(Available data)
**config.mk**
```make
export PLATFORM = sky130hd
export DESIGN_NAME = vrampx_arbiter_flat
export DESIGN_NICKNAME = d
export VERILOG_FILES = /design/src/rtl/vrampx_arbiter_if.sv /design/src/rtl/vrampx_arbiter.sv /design/src/flat_wrapper.sv
export SDC_FILE = /design/constraint.sdc
export NUM_CORES = 1
export LEC_CHECK = 0
export ABC_CLOCK_PERIOD_IN_PS = 3100
export BUFFER_PORTS_ARGS = -buffer_cell sky130_fd_sc_hd__buf_2
export CAP_MARGIN = 25
export CORE_MARGIN = 5
export CORE_UTILIZATION = 28
export DETAILED_ROUTE_END_ITERATION = 10
export GPL_TIMING_DRIVEN = 0
export SLEW_MARGIN = 20
export SYNTH_ARGS = -nofsm -noshare
export SYNTH_HDL_FRONTEND = slang
export SYNTH_SLANG_ARGS = --single-unit
```
**constraint.sdc**
```tcl
create_clock -name clk -period 3.1 [get_ports clk]
set_input_delay 0.31 -clock clk [delete_from_list [all_inputs] [get_ports clk]]
set_output_delay 0.31 -clock clk [all_outputs]
set_load 0.05 [all_outputs]
```
**src/rtl/vrampx_arbiter_if.sv**
```systemverilog
// vrampx_arbiter_if: bundles the scanout, CPU and VRAM-port signals of the
// pixel-plane VRAM arbiter. The arbiter uses the slave view; the pixel engine,
// CPU and memory unit together form the master view.
`timescale 1ns/1ps

interface vrampx_arbiter_if #(
  parameter int ADDR_W  = 17,
  parameter int DATA_W  = 8,
  parameter int FIFO_AW = 2
);
  // scanout read port
  logic              gpu_req;
  logic [ADDR_W-1:0] gpu_addr;
  logic [DATA_W-1:0] gpu_q;
  // CPU request port
  logic              cpu_req;
  logic              cpu_we;
  logic [ADDR_W-1:0] cpu_addr;
  logic [DATA_W-1:0] cpu_wdata;
  logic              cpu_ack;
  logic [DATA_W-1:0] cpu_rdata;
  logic [FIFO_AW:0]  fifo_level;
  // single-port VRAM
  logic [ADDR_W-1:0] ram_addr;
  logic [DATA_W-1:0] ram_d;
  logic              ram_we;
  logic [DATA_W-1:0] ram_q;

  modport slave (
    input  gpu_req, gpu_addr, cpu_req, cpu_we, cpu_addr, cpu_wdata, ram_q,
    output gpu_q, cpu_ack, cpu_rdata, fifo_level, ram_addr, ram_d, ram_we
  );

  modport master (
    output gpu_req, gpu_addr, cpu_req, cpu_we, cpu_addr, cpu_wdata, ram_q,
    input  gpu_q, cpu_ack, cpu_rdata, fifo_level, ram_addr, ram_d, ram_we
  );
endinterface

```
**src/rtl/vrampx_arbiter.sv**
```systemverilog
// vrampx_arbiter: shares the single-port pixel-plane VRAM between scanout
// reads (always highest priority, fixed 1-cycle latency) and CPU accesses.
// CPU writes are posted through a small FIFO; CPU reads wait for the FIFO to
// drain so they observe every earlier write.
// Optional feature: define VRAMPX_ARB_STATS_EN to add stats_clr/stall_cnt,
// a saturating count of cycles in which a CPU request waits for its ack.
`timescale 1ns/1ps

module vrampx_arbiter #(
  parameter int ADDR_W  = 17,
  parameter int DATA_W  = 8,
  parameter int FIFO_AW = 2
) (
  input  logic        clk,
  input  logic        reset_n,
`ifdef VRAMPX_ARB_STATS_EN
  input  logic        stats_clr,
  output logic [15:0] stall_cnt,
`endif
  vrampx_arbiter_if.slave bus
);

  localparam int DEPTH = 1 << FIFO_AW;
  localparam int LVL_W = FIFO_AW + 1;

  typedef enum logic [1:0] {IDLE, DRAIN, RD, RDW} state_t;

  typedef struct packed {
    logic [ADDR_W-1:0] addr;
    logic [DATA_W-1:0] data;
  } wr_entry_t;

  state_t             state, state_nxt;
  wr_entry_t          fifo_mem [DEPTH];
  logic [FIFO_AW-1:0] wr_ptr, rd_ptr;
  logic [LVL_W-1:0]   level;
  logic               fifo_full, fifo_empty;
  logic               push, pop;

  assign fifo_full  = (level == LVL_W'(DEPTH));
  assign fifo_empty = (level == '0);

  // A write is posted whenever there is room; a held request is ignored
  // during its own ack cycle so it cannot be pushed twice.
  assign push = bus.cpu_req & bus.cpu_we & ~bus.cpu_ack & ~fifo_full;
  // The FIFO head commits only in cycles scanout leaves the port free.
  assign pop  = (state == DRAIN) & ~bus.gpu_req & ~fifo_empty;

  assign bus.gpu_q      = bus.ram_q;
  assign bus.fifo_level = level;

  // Next-state logic for the drain/read sequencer.
  always_comb begin
    // NOTE: every output of a combinational block gets a default first, so no path can leave it unassigned and infer a latch.
    state_nxt = state;
    case (state)
      IDLE: begin
        if (!fifo_empty)
          state_nxt = DRAIN;
        else if (bus.cpu_req && !bus.cpu_we && !bus.cpu_ack)
          state_nxt = RD;
      end
      DRAIN: begin
        if (fifo_empty || (pop && !push && level == LVL_W'(1)))
          state_nxt = IDLE;
      end
      RD: begin
        if (!bus.gpu_req)
          state_nxt = RDW;
      end
      RDW:     state_nxt = IDLE;
      default: state_nxt = IDLE;
    endcase
  end

  // VRAM port mux: scanout, then FIFO drain, then CPU read, else parked on scanout.
  always_comb begin
    bus.ram_we   = 1'b0;
    bus.ram_addr = bus.gpu_addr;
    bus.ram_d    = fifo_mem[rd_ptr].data;
    if (!bus.gpu_req) begin
      if (state == DRAIN) begin
        bus.ram_addr = fifo_mem[rd_ptr].addr;
        bus.ram_we   = pop;
      end else if (state == RD) begin
        bus.ram_addr = bus.cpu_addr;
      end
    end
  end

  // State register, FIFO pointers/level and the registered CPU response.
  always_ff @(posedge clk or negedge reset_n) begin
    // NOTE: state is updated with non-blocking assignments so every register samples pre-edge values regardless of statement order.
    if (!reset_n) begin
      state         <= IDLE;
      wr_ptr        <= '0;
      rd_ptr        <= '0;
      level         <= '0;
      bus.cpu_ack   <= 1'b0;
      bus.cpu_rdata <= '0;
    end else begin
      state <= state_nxt;
      if (push) wr_ptr <= wr_ptr + FIFO_AW'(1);
      if (pop)  rd_ptr <= rd_ptr + FIFO_AW'(1);
      case ({push, pop})
        2'b10:   level <= level + LVL_W'(1);
        2'b01:   level <= level - LVL_W'(1);
        default: level <= level;
      endcase
      bus.cpu_ack <= push | (state == RDW);
      if (state == RDW) bus.cpu_rdata <= bus.ram_q;
    end
  end

  // Write-FIFO storage.
  always_ff @(posedge clk or negedge reset_n) begin
    // NOTE: this storage is only four entries, so it is cleared with the other registers; a deep RAM-backed FIFO would leave its array unreset.
    if (!reset_n) begin
      for (int i = 0; i < DEPTH; i++) fifo_mem[i] <= '0;
    end else if (push) begin
      fifo_mem[wr_ptr] <= '{addr: bus.cpu_addr, data: bus.cpu_wdata};
    end
  end

`ifdef VRAMPX_ARB_STATS_EN
  // Saturating count of cycles a CPU request is waiting for its ack.
  always_ff @(posedge clk or negedge reset_n) begin
    if (!reset_n)
      stall_cnt <= '0;
    else if (stats_clr)
      stall_cnt <= '0;
    else if (bus.cpu_req && !bus.cpu_ack && stall_cnt != 16'hFFFF)
      stall_cnt <= stall_cnt + 16'd1;
  end
`endif

endmodule

```
**src/flat_wrapper.sv**
```systemverilog
// flat-port wrapper written by rule: the top's interface ports become plain ports
module vrampx_arbiter_flat 
#(
  parameter int ADDR_W  = 17,
  parameter int DATA_W  = 8,
  parameter int FIFO_AW = 2
)
  (clk, reset_n, bus_gpu_req, bus_gpu_addr, bus_cpu_req, bus_cpu_we, bus_cpu_addr, bus_cpu_wdata, bus_ram_q, bus_gpu_q, bus_cpu_ack, bus_cpu_rdata, bus_fifo_level, bus_ram_addr, bus_ram_d, bus_ram_we);
  vrampx_arbiter_if #(.ADDR_W(ADDR_W), .DATA_W(DATA_W), .FIFO_AW(FIFO_AW)) bus_i ();
  input  logic clk;
  input  logic reset_n;
  input wire logic [$bits(bus_i.gpu_req)-1:0] bus_gpu_req;
  input wire logic [$bits(bus_i.gpu_addr)-1:0] bus_gpu_addr;
  input wire logic [$bits(bus_i.cpu_req)-1:0] bus_cpu_req;
  input wire logic [$bits(bus_i.cpu_we)-1:0] bus_cpu_we;
  input wire logic [$bits(bus_i.cpu_addr)-1:0] bus_cpu_addr;
  input wire logic [$bits(bus_i.cpu_wdata)-1:0] bus_cpu_wdata;
  input wire logic [$bits(bus_i.ram_q)-1:0] bus_ram_q;
  output wire logic [$bits(bus_i.gpu_q)-1:0] bus_gpu_q;
  output wire logic [$bits(bus_i.cpu_ack)-1:0] bus_cpu_ack;
  output wire logic [$bits(bus_i.cpu_rdata)-1:0] bus_cpu_rdata;
  output wire logic [$bits(bus_i.fifo_level)-1:0] bus_fifo_level;
  output wire logic [$bits(bus_i.ram_addr)-1:0] bus_ram_addr;
  output wire logic [$bits(bus_i.ram_d)-1:0] bus_ram_d;
  output wire logic [$bits(bus_i.ram_we)-1:0] bus_ram_we;
  assign bus_i.gpu_req = bus_gpu_req;
  assign bus_i.gpu_addr = bus_gpu_addr;
  assign bus_i.cpu_req = bus_cpu_req;
  assign bus_i.cpu_we = bus_cpu_we;
  assign bus_i.cpu_addr = bus_cpu_addr;
  assign bus_i.cpu_wdata = bus_cpu_wdata;
  assign bus_i.ram_q = bus_ram_q;
  assign bus_gpu_q = bus_i.gpu_q;
  assign bus_cpu_ack = bus_i.cpu_ack;
  assign bus_cpu_rdata = bus_i.cpu_rdata;
  assign bus_fifo_level = bus_i.fifo_level;
  assign bus_ram_addr = bus_i.ram_addr;
  assign bus_ram_d = bus_i.ram_d;
  assign bus_ram_we = bus_i.ram_we;
  vrampx_arbiter #(.ADDR_W(ADDR_W), .DATA_W(DATA_W), .FIFO_AW(FIFO_AW)) u_core (.clk(clk), .reset_n(reset_n), .bus(bus_i));
endmodule
```
==> impl_metrics.py <==
metrics = {
    "detailed_routing": {
        "drtAntennaViolNets": 0,
        "drt_iter0_drc": 151,
        "vias": 3915,
        "drc": 0,
        "wire_per_inst_um": 19.3,
        "drtPass1Iterations": 4,
        "drt-total-wl_mm": 16.0,
        "avgViaCountPerCell": 4.72,
    },
    "global_route": {
        "grt_usage_pct": 13.5,
        "gr-total-overflow": 0,
        "grt_max_degree": 62,
        "grt_pass1_wl_mm": 25.6,
        "antenna_found_initial": 5,
        "grt_pass1_vias": 4519,
    },
    "sta": {
        "slew_viol_final": 0,
        "hold_viol_final": 0,
        "timing.final.crit_share_pct": 85.1,
        "timing.fmax_mhz": 379,
        "tns_ps": 0,
        "worstMarginPinSlew_ps": 625,
        "min_period_ps": 2640,
        "fin_ws_ps": 461,
        "slew-limit-headroom_pct": 58.2,
        "rsz0062_at_grt": "false",
        "clock_skew_ps": 6.49,
        "hold_slack_ps": 142,
        "setup_viol": 0,
    },
    "floorplanning": {
        "die_height_um": 158,
        "coreArea_um2": 21700,
        "ios": 101,
        "die_w_um": 158,
        "die_area_um2": 24900,
        "initial_core_util_pct": 28.2,
        "core.rowCount": 54,
    },
    "critical_path": {
        "slowest_stage": "nor2_1",
        "crit_chain": "nor2_1 -> clkbuf_1 -> o21bai_1 -> o211a_1 -> buf_2",
        "end_kind": "primary output",
        "worst-path-buf-inv": 2,
        "critPathKind": "flip-flop to primary output",
        "rrSetupSlack_ps": 990,
        "r2r_cells": 8,
        "crit_required_ps": 2790,
        "r2r-start": "u_core.bus.fifo_level[0]$_DFFE_PN0P_",
        "max_stage_delay_ps": 510,
        "rr_endpoint": "u_core.bus.fifo_level[2]$_DFFE_PN0P_",
        "arrival_ps": 2330,
        "cp_top_family": "buffers and inverters",
        "cp-start-kind": "flip-flop",
        "cp_max_fo": 10,
    },
    "cts": {
        "h-tree-depth": 4,
        "path_clk_slew_ps": 50,
        "cts.sink_count": 118,
        "cts_buffer_depth": 2,
        "ctsResizeCount": 0,
        "tritoncts": "built",
        "clk_latency_ps": 410,
        "cts_buffers": 17,
        "root_buffer": "clkbuf_16",
    },
    "synthesis": {
        "synth_edf_count": 0,
        "synth_cell_type_count": 32,
        "synthArstFlopShare_pct": 100,
        "synth_cells": 418,
        "synth-seq-area-share_pct": 48.2,
        "synth.avg_cell_area_um2": 14.6,
        "ys.flop_type": "dfrtp_1",
        "syn_area_um2": 6120,
        "synth_warnings": 0,
        "syn_nets": 482,
        "synth-seq-cells": 118,
    },
    "cells_and_area": {
        "area_growth_pct": 24.0,
        "final_cells": 830,
        "drive_gt1_share_pct": 47.1,
        "fill_cells": 2090,
        "seqCellArea_um2": 2950,
        "nNetsFinal": 601,
        "multi_input_area_um2": 2870,
        "num_antenna_cells": 0,
        "final_area_um2": 7590,
        "fin_util_pct": 35.0,
    },
    "pwr": {
        "p_int_mw": 5.27,
        "switching_power_mw": 3.40,
        "p_clk_share_pct": 22.4,
        "power_leakage_nw": 3.59,
        "power_density_nw_per_um2": 1140,
        "pwr-share-seq_pct": 31.4,
        "peakVddDrop_v": 0.000646,
        "netSwitchingFraction_pct": 39.2,
        "power_frac_comb_pct": 46.2,
        "total_power_mw": 8.66,
    },
    "placement": {
        "dpl.hpwl_mm": 11.6,
        "place_ws_ps": 872,
        "gp_congestion": 0.756,
        "dpl_cell_area_um2": 7000,
        "port_buffers": 98,
        "dp_cells": 797,
    },
    "run": {
        "cap_viol_max_count": 0,
    },
    "min_path": {
        "hold_class": "input pin to flip-flop",
        "min_to": "u_core.bus.cpu_rdata[0]$_DFFE_PN0P_",
        "hp-start": "bus_ram_q[0]",
        "min_path_cells": 2,
    },
    "status": {
        "run_status": "finished, final reports clean",
    },
}
cells in the mapped netlist, types with 3 or more instances:
master | number | area share [%]
dfrtp_1 | 118 | 48
mux2_1 | 40 | 7.4
mux2_4 | 40 | 9.8
mux2_2 | 29 | 5.3
mux4_2 | 25 | 9.2
nand2_1 | 20 | 1.2
nor2_1 | 20 | 1.2
o211a_1 | 17 | 2.8
o211ai_1 | 17 | 2.1
o21bai_1 | 17 | 2.1
buf_6 | 13 | 2.4
buf_4 | 9 | 1.1
ha_1 | 9 | 1.8
buf_2 | 7 | 0.57
clkbuf_1 | 6 | 0.37
inv_1 | 5 | 0.31
nand4_4 | 4 | 1.4
xnor2_1 | 3 | 0.43
xor2_1 | 3 | 0.43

(Assignment)
Where a line of the data above includes the string "flip", pull it out.

(Problem solution)
        "critPathKind": "flip-flop to primary output",
        "cp-start-kind": "flip-flop",
        "hold_class": "input pin to flip-flop",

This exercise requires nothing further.